Spatio-temporal assessment of groundwater depletion examining 35-year case study of Lahore (1990–2025): a machine learning approach
摘要
Groundwater resources in Punjab, Pakistan, are under increasing pressure due to over-abstraction and rapid urbanization, particularly in Lahore. The city’s groundwater table has declined at an average rate of 0.9 m per year, with a total depletion of about 40 m since 1990, and is projected to reach nearly 70 m below the 1990 level by 2030 if current trends persist. This study evaluates groundwater conditions in Lahore over a 35-year period (1990–2025) by analyzing spatio-temporal variations in Land Surface Temperature, precipitation, potential evapotranspiration, and Land Use and Land Cover, with emphasis on extreme monsoon events such as cloudbursts.
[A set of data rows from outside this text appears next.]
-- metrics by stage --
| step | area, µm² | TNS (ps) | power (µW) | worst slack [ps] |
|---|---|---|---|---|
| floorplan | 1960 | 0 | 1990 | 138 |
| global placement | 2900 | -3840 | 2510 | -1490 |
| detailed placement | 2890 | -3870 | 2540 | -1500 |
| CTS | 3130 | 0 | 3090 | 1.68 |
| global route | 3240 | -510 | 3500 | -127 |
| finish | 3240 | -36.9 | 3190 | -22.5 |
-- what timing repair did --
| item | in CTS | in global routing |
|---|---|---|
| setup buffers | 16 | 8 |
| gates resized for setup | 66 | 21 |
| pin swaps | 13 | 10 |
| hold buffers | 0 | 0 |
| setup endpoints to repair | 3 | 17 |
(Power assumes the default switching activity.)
## src/rtl/ram_bridge_pkg.sv

```systemverilog
// Shared types and constants for the request-bus to single-port RAM bridge.
package ram_bridge_pkg;

    localparam int MEM_WORDS_DEFAULT = 1024;

    typedef enum logic [0:0] {
        IDLE   = 1'b0,
        RMW_WR = 1'b1
    } state_e;

    // True when a write touches some but not all bytes and so needs read-modify-write.
    function automatic logic is_partial_be(input logic [3:0] be);
        return (be != 4'h0) && (be != 4'hF);
    endfunction

endpackage

```

## src/rtl/ram_be_merge.sv

```systemverilog
// Combinational byte-lane merge: each enabled lane takes the new byte, the rest keep the old.
module ram_be_merge (
    input  logic [31:0] old_data,
    input  logic [31:0] new_data,
    input  logic [3:0]  be,
    output logic [31:0] merged
);

    // Per-byte select between stored word and write data.
    always_comb begin
        merged = 32'h0000_0000;
        for (int i = 0; i < 4; i++) begin
            if (be[i]) begin
                merged[8*i +: 8] = new_data[8*i +: 8];
            end else begin
                merged[8*i +: 8] = old_data[8*i +: 8];
            end
        end
    end

endmodule

```

## src/rtl/ram_bus_bridge.sv

```systemverilog
// Single-outstanding request/response bridge onto a 1-cycle-latency no-change RAM,
// with read-modify-write for partial byte-enable writes and range checking.
module ram_bus_bridge
    import ram_bridge_pkg::*;
#(
    parameter int MEM_WORDS = MEM_WORDS_DEFAULT
) (
    input  logic        clk,
    input  logic        rstn,
    input  logic        req_valid,
    output logic        req_ready,
    input  logic [31:0] req_addr,
    input  logic        req_we,
    input  logic [3:0]  req_be,
    input  logic [31:0] req_wdata,
    output logic        rsp_valid,
    input  logic        rsp_ready,
    output logic [31:0] rsp_rdata,
    output logic        rsp_err,
    output logic        ram_en,
    output logic        ram_we,
    output logic [31:0] ram_addr,
    output logic [31:0] ram_di,
    input  logic [31:0] ram_dout
);

    state_e      state_r;
    logic        rsp_valid_r;
    logic        rsp_err_r;
    logic        rsp_is_read_r;
    logic [29:0] addr_r;
    logic [3:0]  be_r;
    logic [31:0] wdata_r;

    logic        req_ready_s;
    logic        accept_s;
    logic        in_range_s;
    logic [31:0] merged_s;
    logic        unused_s;

    assign unused_s = ^req_addr[1:0];

    // Gating with rstn keeps the bridge from advertising readiness while held in reset.
    assign req_ready_s = rstn && (state_r == IDLE) && (!rsp_valid_r || rsp_ready);
    assign accept_s    = req_valid && req_ready_s;
    assign in_range_s  = ({2'b00, req_addr[31:2]} < 32'(MEM_WORDS));

    assign req_ready = req_ready_s;
    assign rsp_valid = rsp_valid_r;
    assign rsp_err   = rsp_err_r;
    // RAM output is passed straight through; no access is issued while a read is pending.
    assign rsp_rdata = (rsp_valid_r && rsp_is_read_r) ? ram_dout : 32'h0000_0000;

    ram_be_merge u_merge (
        .old_data (ram_dout),
        .new_data (wdata_r),
        .be       (be_r),
        .merged   (merged_s)
    );

    // RAM port drive: accepted request in IDLE, merged write-back in RMW_WR.
    always_comb begin
        ram_en   = 1'b0;
        ram_we   = 1'b0;
        ram_addr = {req_addr[31:2], 2'b00};
        ram_di   = 32'h0000_0000;
        case (state_r)
            IDLE: begin
                if (accept_s && in_range_s) begin
                    if (!req_we) begin
                        ram_en = 1'b1;
                    end else if (req_be == 4'hF) begin
                        ram_en = 1'b1;
                        ram_we = 1'b1;
                        ram_di = req_wdata;
                    end else if (req_be != 4'h0) begin
                        ram_en = 1'b1;
                    end else begin
                        ram_en = 1'b0;
                    end
                end else begin
                    ram_en = 1'b0;
                end
            end
            RMW_WR: begin
                ram_en   = 1'b1;
                ram_we   = 1'b1;
                ram_addr = {addr_r, 2'b00};
                ram_di   = merged_s;
            end
            default: begin
                ram_en = 1'b0;
            end
        endcase
    end

    // Bridge FSM and response registers.
    always_ff @(posedge clk or negedge rstn) begin
        if (!rstn) begin
            state_r       <= IDLE;
            rsp_valid_r   <= 1'b0;
            rsp_err_r     <= 1'b0;
            rsp_is_read_r <= 1'b0;
            addr_r        <= 30'h0;
            be_r          <= 4'h0;
            wdata_r       <= 32'h0000_0000;
        end else begin
            case (state_r)
                IDLE: begin
                    if (accept_s) begin
                        if (req_we && in_range_s && is_partial_be(req_be)) begin
                            state_r       <= RMW_WR;
                            addr_r        <= req_addr[31:2];
                            be_r          <= req_be;
                            wdata_r       <= req_wdata;
                            rsp_valid_r   <= 1'b0;
                            rsp_err_r     <= 1'b0;
                            rsp_is_read_r <= 1'b0;
                        end else begin
                            rsp_valid_r   <= 1'b1;
                            rsp_err_r     <= !in_range_s;
                            rsp_is_read_r <= !req_we && in_range_s;
                        end
                    end else if (rsp_valid_r && rsp_ready) begin
                        rsp_valid_r   <= 1'b0;
                        rsp_err_r     <= 1'b0;
                        rsp_is_read_r <= 1'b0;
                    end else begin
                        rsp_valid_r <= rsp_valid_r;
                    end
                end
                RMW_WR: begin
                    state_r       <= IDLE;
                    rsp_valid_r   <= 1'b1;
                    rsp_err_r     <= 1'b0;
                    rsp_is_read_r <= 1'b0;
                end
                default: begin
                    state_r     <= IDLE;
                    rsp_valid_r <= 1'b0;
                end
            endcase
        end
    end

endmodule

```

## config.mk

```make
export PLATFORM = sky130hd
export DESIGN_NAME = ram_bus_bridge
export DESIGN_NICKNAME = d
export VERILOG_FILES = /design/src/rtl/ram_bridge_pkg.sv /design/src/rtl/ram_be_merge.sv /design/src/rtl/ram_bus_bridge.sv
export SDC_FILE = /design/constraint.sdc
export NUM_CORES = 1
export LEC_CHECK = 0
export BUFFER_PORTS_ARGS = -buffer_cell sky130_fd_sc_hd__buf_2
export CAP_MARGIN = 10
export CORE_ASPECT_RATIO = 2
export CORE_MARGIN = 2
export CORE_UTILIZATION = 49
export CTS_CLUSTER_SIZE = 40
export DETAILED_ROUTE_END_ITERATION = 10
export GPL_TIMING_DRIVEN = 0
export PLACE_DENSITY = 0.87
export REMOVE_ABC_BUFFERS = 1
export SYNTH_ARGS = -nofsm -noshare
export SYNTH_HDL_FRONTEND = slang
export SYNTH_SLANG_ARGS = --single-unit
```

## constraint.sdc

```tcl
create_clock -name clk -period 4 [get_ports clk]
set_input_delay 0 -clock clk [delete_from_list [all_inputs] [get_ports clk]]
set_output_delay 0 -clock clk [all_outputs]
set_load 0.02 [all_outputs]
```

## After elaboration in Yosys (flattened, before gate mapping)

Index checks and enable logic that the tools add are counted.

| cells by class | value |
|---|---|
| bitwise logic cells | 1 |
| reductions and logical operators | 16 |
| equality and inequality tests | 3 |
| div/mod/pow operators | 0 |
| order comparisons | 1 |
| multiply operators | 0 |
| shifts and indexed selects | 0 |
| muxes and demuxes | 32 |
| add/subtract/negate cells | 0 |

Operators with widths:

| cell | count |
|---|---|
| $mux W32 | 5 |
| $pmux W32 S2 | 1 |
| $mux W8 | 4 |
| $lt A30 B11 Y1 const B | 1 |
| $mux W1 | 16 |
| $pmux W1 S2 | 6 |
| $logic_and A1 B1 Y1 | 10 |
| $eq A4 B4 Y1 const B | 1 |
| $ne A4 B4 Y1 const B | 1 |
| $reduce_bool A4 Y1 | 1 |
| $logic_not A1 Y1 | 3 |
| $ne A3 B2 Y1 const B | 1 |
| $reduce_and A3 Y1 | 1 |
| $logic_or A1 B1 Y1 | 1 |
| $not A1 Y1 | 1 |

| storage, ports and cells | value |
|---|---|
| latch bits | 0 |
| memories kept | 0 |
| ROM bits | 0 |
| bits in writable memories | 0 |
| output and inout port bits | 101 |
| word-level logic and storage cells | 60 |
| register bits | 70 |
| input bits | 105 |

## Depth between registers and ports, before layout

| logic depth | value |
|---|---|
| depth after elaboration | 7 |
| depth in mapped cells | 6 |
| gate-level depth less buffers | 4 |

## By module

From an unflattened synthesis, not the netlist that was laid out.

| second synthesis, totals | value |
|---|---|
| cells, all modules | 322 |
| area, all modules | 4,066.4 µm² |

Modules (own cells, without submodules):

| module | area each (µm²) | times used | seq. area each (µm²) | cells each |
|---|---|---|---|---|
| ram_bus_bridge | 3,540.9 | 1 | 1,751.7 | 286 |
| ram_be_merge | 525.5 | 1 | 0.0 | 36 |

## Worst setup path before layout

No wires, ideal clock.

| timing path | value |
|---|---|
| kind | register -> register |
| from | register rsp_valid_r (netlist: rsp_valid) |
| to | register addr_r[0] |
| data required time | 3.873 ns |
| path buffers | 2 |
| stages on the path, launching flop included | 7 |
| slack | 1.911 ns |
| arrival time | 1.962 ns |
| clock period less this slack | 2.089 ns |
| library setup time | 0.127 ns |
| path through | dfrtp_1 -> nor2b_1 -> nand4bb_2 -> nor4_2 -> buf_4 -> buf_8 -> mux2_1 |

| on the way | value |
|---|---|
| word-level cells in the longest chain between the ends | 5 |

Ends and longest elaborated chain:

| item | RTL line | RTL |
|---|---|---|
| from (decl) | ram_bus_bridge.sv:28 | `logic rsp_valid_r;` |
| from (signal assigned) | ram_bus_bridge.sv:129 | `rsp_valid_r <= rsp_valid_r;` |
| $logic_not A1 Y1 | ram_bus_bridge.sv:44 | `assign req_ready_s = rstn && (state_r == IDLE) && (!rsp_valid_r \|\| rsp_ready);` |
| $logic_or A1 B1 Y1 | ram_bus_bridge.sv:44 |  |
| $logic_and A1 B1 Y1 | ram_bus_bridge.sv:44 |  |
| $logic_and A1 B1 Y1 | ram_bus_bridge.sv:45 | `assign accept_s = req_valid && req_ready_s;` |
| $reduce_and A3 Y1 (no line) | n/a |  |
| to (signal assigned) | ram_bus_bridge.sv:113 | `addr_r <= req_addr[31:2];` |
| to (decl) | ram_bus_bridge.sv:31 | `logic [29:0] addr_r;` |

No other way between the ends.
A chain may end at the register's enable or synchronous reset.

## Worst setup path after layout

| timing path | value |
|---|---|
| from | register rsp_valid_r (netlist: rsp_valid) |
| to | output ram_di[17] |

| on the way | value |
|---|---|
| word-level cells in the longest chain between the ends | 7 |

Ends and longest elaborated chain:

| item | RTL line | RTL |
|---|---|---|
| $logic_not A1 Y1 | ram_bus_bridge.sv:44 |  |
| $logic_or A1 B1 Y1 | ram_bus_bridge.sv:44 |  |
| $logic_and A1 B1 Y1 | ram_bus_bridge.sv:44 |  |
| $logic_and A1 B1 Y1 | ram_bus_bridge.sv:45 |  |
| $logic_and A1 B1 Y1 | ram_bus_bridge.sv:69 | `if (accept_s && in_range_s) begin` |
| $mux W32 | ram_bus_bridge.sv:69 |  |
| $pmux W32 S2 | ram_bus_bridge.sv:67 | `case (state_r)` |
| to (decl) | ram_bus_bridge.sv:23 | `output logic [31:0] ram_di,` |

No other way between the ends.

==> flow_metrics.tcl <==
set metrics [dict create \
    die_h_um 131 \
    vias 3892 \
    drt_iter0_drc 223 \
    final_nets 698 \
    relSlewSlack_pct 23.1 \
    slowest_delay_ns 0.79 \
    clkSinkCount 70 \
    rrSetupSlack_ns 1.11 \
    tightest_slew_ns 1.15 \
    antenna-diode-count 0 \
    postCtsHoldBufs 47 \
    wl_um 12300 \
    synth.most_common_cell "dfrtp_1" \
    clkLatencyLatePin_ns 0.33 \
    placementRows 46 \
    hpwl_um 8060 \
    cp_top_family "simple AND/OR/NAND/NOR gates" \
    fin_util_pct 73.2 \
    seq_area_frac_synth_pct 44.3 \
    grt_pass1_wl_um 17900 \
    synth_common_cells "dfrtp_1, mux2_2, and3_1, inv_1" \
    start_util_pct 50.2 \
    critPathLaunchType "flop" \
    die_area_um2 8850 \
    core_um2 7890 \
    fin_area_um2 5770 \
    hold_class "input port to flop" \
    port_buffers 201 \
    hold_path_startpoint "rsp_ready" \
    place_area_um2 5010 \
    rsz0062_at_grt "no" \
    drive_gt1_share_pct 47.1 \
    grt_start_max_net_pins 74 \
    die_w_um 67.5 \
    synth_flop_cell "dfrtp_1" \
    drtPass1Iterations 4 \
    maxCapViolCount 0 \
    synth_area_leaders "dfrtp_1, mux2_2, mux2i_1" \
    path_cells "nor2b_1 -> nor4bb_1 -> nand4_1 -> buf_8 -> o22ai_1 -> buf_2" \
    cts_buffer_depth 2 \
    clockRootBuffer "clkbuf_16" \
    r2r_start "rsp_valid" \
    final-max-slew-violation-count 0 \
    clk_pin_slew_ns 0.05 \
    startpoint "rsp_valid" \
    async_flop_share_pct 100 \
    gp_congestion 0.922 \
    synth_seq_cells 70 \
    fmax_mhz 284 \
    p_per_area_nw_per_um2 292 \
    area_growth_pct 45.9 \
    finalCritPeriodShare_pct 87.9 \
    grt_pass1_vias 3780 \
    grt_overflow 0 \
    critPathArrivalTime_ns 3.52 \
    vias_per_cell 5.62 \
    syn_area_um2 3960 \
    place_inst 631 \
    finalHoldViolCount 0 \
    tns_ns 0 \
    endpoint_kind "output pin" \
    synth_warnings 0 \
    cp_num_buf_inv 2 \
    ios 206 \
    peakVddDrop_mv 0.296 \
    cts_tree "done" \
    cts_setup_buffers 0 \
    setup_viol 0 \
    synth.avg_cell_area_um2 11.1 \
    leakagePower_uw 0.00324 \
    cpMaxStageDelayCell "nand4_1" \
    cp_data_required_time_ns 4.00 \
    drc 0 \
    clock_skew_ns 0.00473 \
    synth_cell_types 33 \
    synth_top_area_share_pct 44.3 \
    synth_area_leader_cell "dfrtp_1" \
    path_class "flop to output pin" \
    outcome "completed" \
    min_period_ns 3.52 \
    antenna_found_initial 0 \
    synth_edf_count 0 \
    ant_nets 0 \
    critPathMaxFanout 35 \
    final_cells 693 \
    cts-buffers-inserted 9 \
    syn_inst 357 \
    drt-wirelength-per-cell_um 17.7 \
    gr-usage-all-layers_pct 27.1 \
    ctsHtreeMaxLevel 3 \
    cts_resized 0 \
]
report_power, final:
| part | leakage (uW) | internal (uW) | switching, uW | total [uW] |
|---|---|---|---|---|
| registers | 0.000973 | 711 | 10.4 | 722 |
| logic | 0.00213 | 105 | 106 | 211 |
| clock network | 0.000142 | 484 | 270 | 754 |
cells by family (layout without fill, tap and decap cells):
group / Yosys count / in the layout / share of synthesized area [%]
AO/OA/AOI/OAI: 38 / 38 / 6.17
buffers and inverters: 63 / 302 / 6.96
flip-flops: 70 / 70 / 44.3
multiplexers: 108 / 108 / 29.7
other: 1 / 2 / 0.0948
AND/OR/NAND/NOR: 77 / 77 / 12.8
metrics by stage:
step	total power (uW)	setup WS, ns	hold slack, ns
floorplan	798	-1.29	-0.296
global placement	896	-3.20	0.229
detailed placement	904	0.576	0.188
CTS	1700	0.273	0.0262
global route	1750	0.259	0.0601
finish	1690	0.483	0.0413
flip-flops by register name (all words and copies together) (netlist names):
signal / cells
wdata_r: 32
addr_r: 30
be_r: 4
rsp_err: 1
rsp_is_read_r: 1
rsp_valid: 1
state_r: 1
per-layer routing:
layer,vias to the layer above,global-route usage [%],wire [um]
met5,-,0,0
met4,0,18.1,533
met3,42,5.98,678
met2,180,47.3,6710
met1,1921,28.0,4370
li1,1749,-,-
worst min-delay path: cells and delay by family:
family	cells	cell delay [ns]
AOI/OAI and AO/OA	1	0.08
buffers and inverters	1	0.10
and+or+nand+nor	2	0.15
cell type report:
cell class                 instances  area (um^2)
fill                             549         2110
tap                               96          120
inverter                          34          128
sequential                        70         1750
clock buffer                      15          288
timing repair buffer             253         1540
multi-input combinational        225         1940
cells in the final DEF (no fill, tap or decap), drive strengths merged, types with 7 or more instances in the layout:
cell | Yosys | routed
and3 | 33 | 33
mux2 | 76 | 76
nor4 | 7 | 7
buf | 16 | 206
o22ai | 32 | 32
dlygate4sd3 | 0 | 47
inv | 33 | 33
clkbuf | 13 | 15
nor2b | 21 | 21
mux2i | 32 | 32
dfrtp | 70 | 70
path summary, 6_finish.rpt:
| kind | depth (start not counted) | to |
|---|---|---|
| worst max-delay path | 6 | ram_di[17] |
| worst min-delay path | 4 | rsp_valid |
| worst max register to register | 6 | wdata_r[11] |
| worst min register to register | 1 | rsp_err |
| max in group asynchronous | 2 | state_r |
| min in group asynchronous | 2 | addr_r[16] |
(Power assumes the default switching activity.)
Land Surface Temperature was integrated with standardized drought indices to assess groundwater storage dynamics and recharge patterns. Remote sensing datasets were obtained through Google Earth Engine, including Moderate Resolution Imaging Spectroradiometer for Land Surface Temperature anomalies, Climate Hazards Group InfraRed Precipitation with Station data for precipitation, TerraClimate for potential evapotranspiration, Gravity Recovery and Climate Experiment for groundwater storage anomalies, and Landsat for Land Use and Land Cover classification, which was validated using the Random Forest algorithm. Spatial mapping was conducted using Inverse Distance Weighting in Geographic Information System. Results indicate a 38.4% decline in groundwater levels between 1990 and 2025, largely driven by excessive extraction and reduced infiltration due to urban expansion, and increasing atmospheric demand. Although extreme monsoon events provide temporary recharge, their impact remains limited and insufficient to offset long-term depletion trends.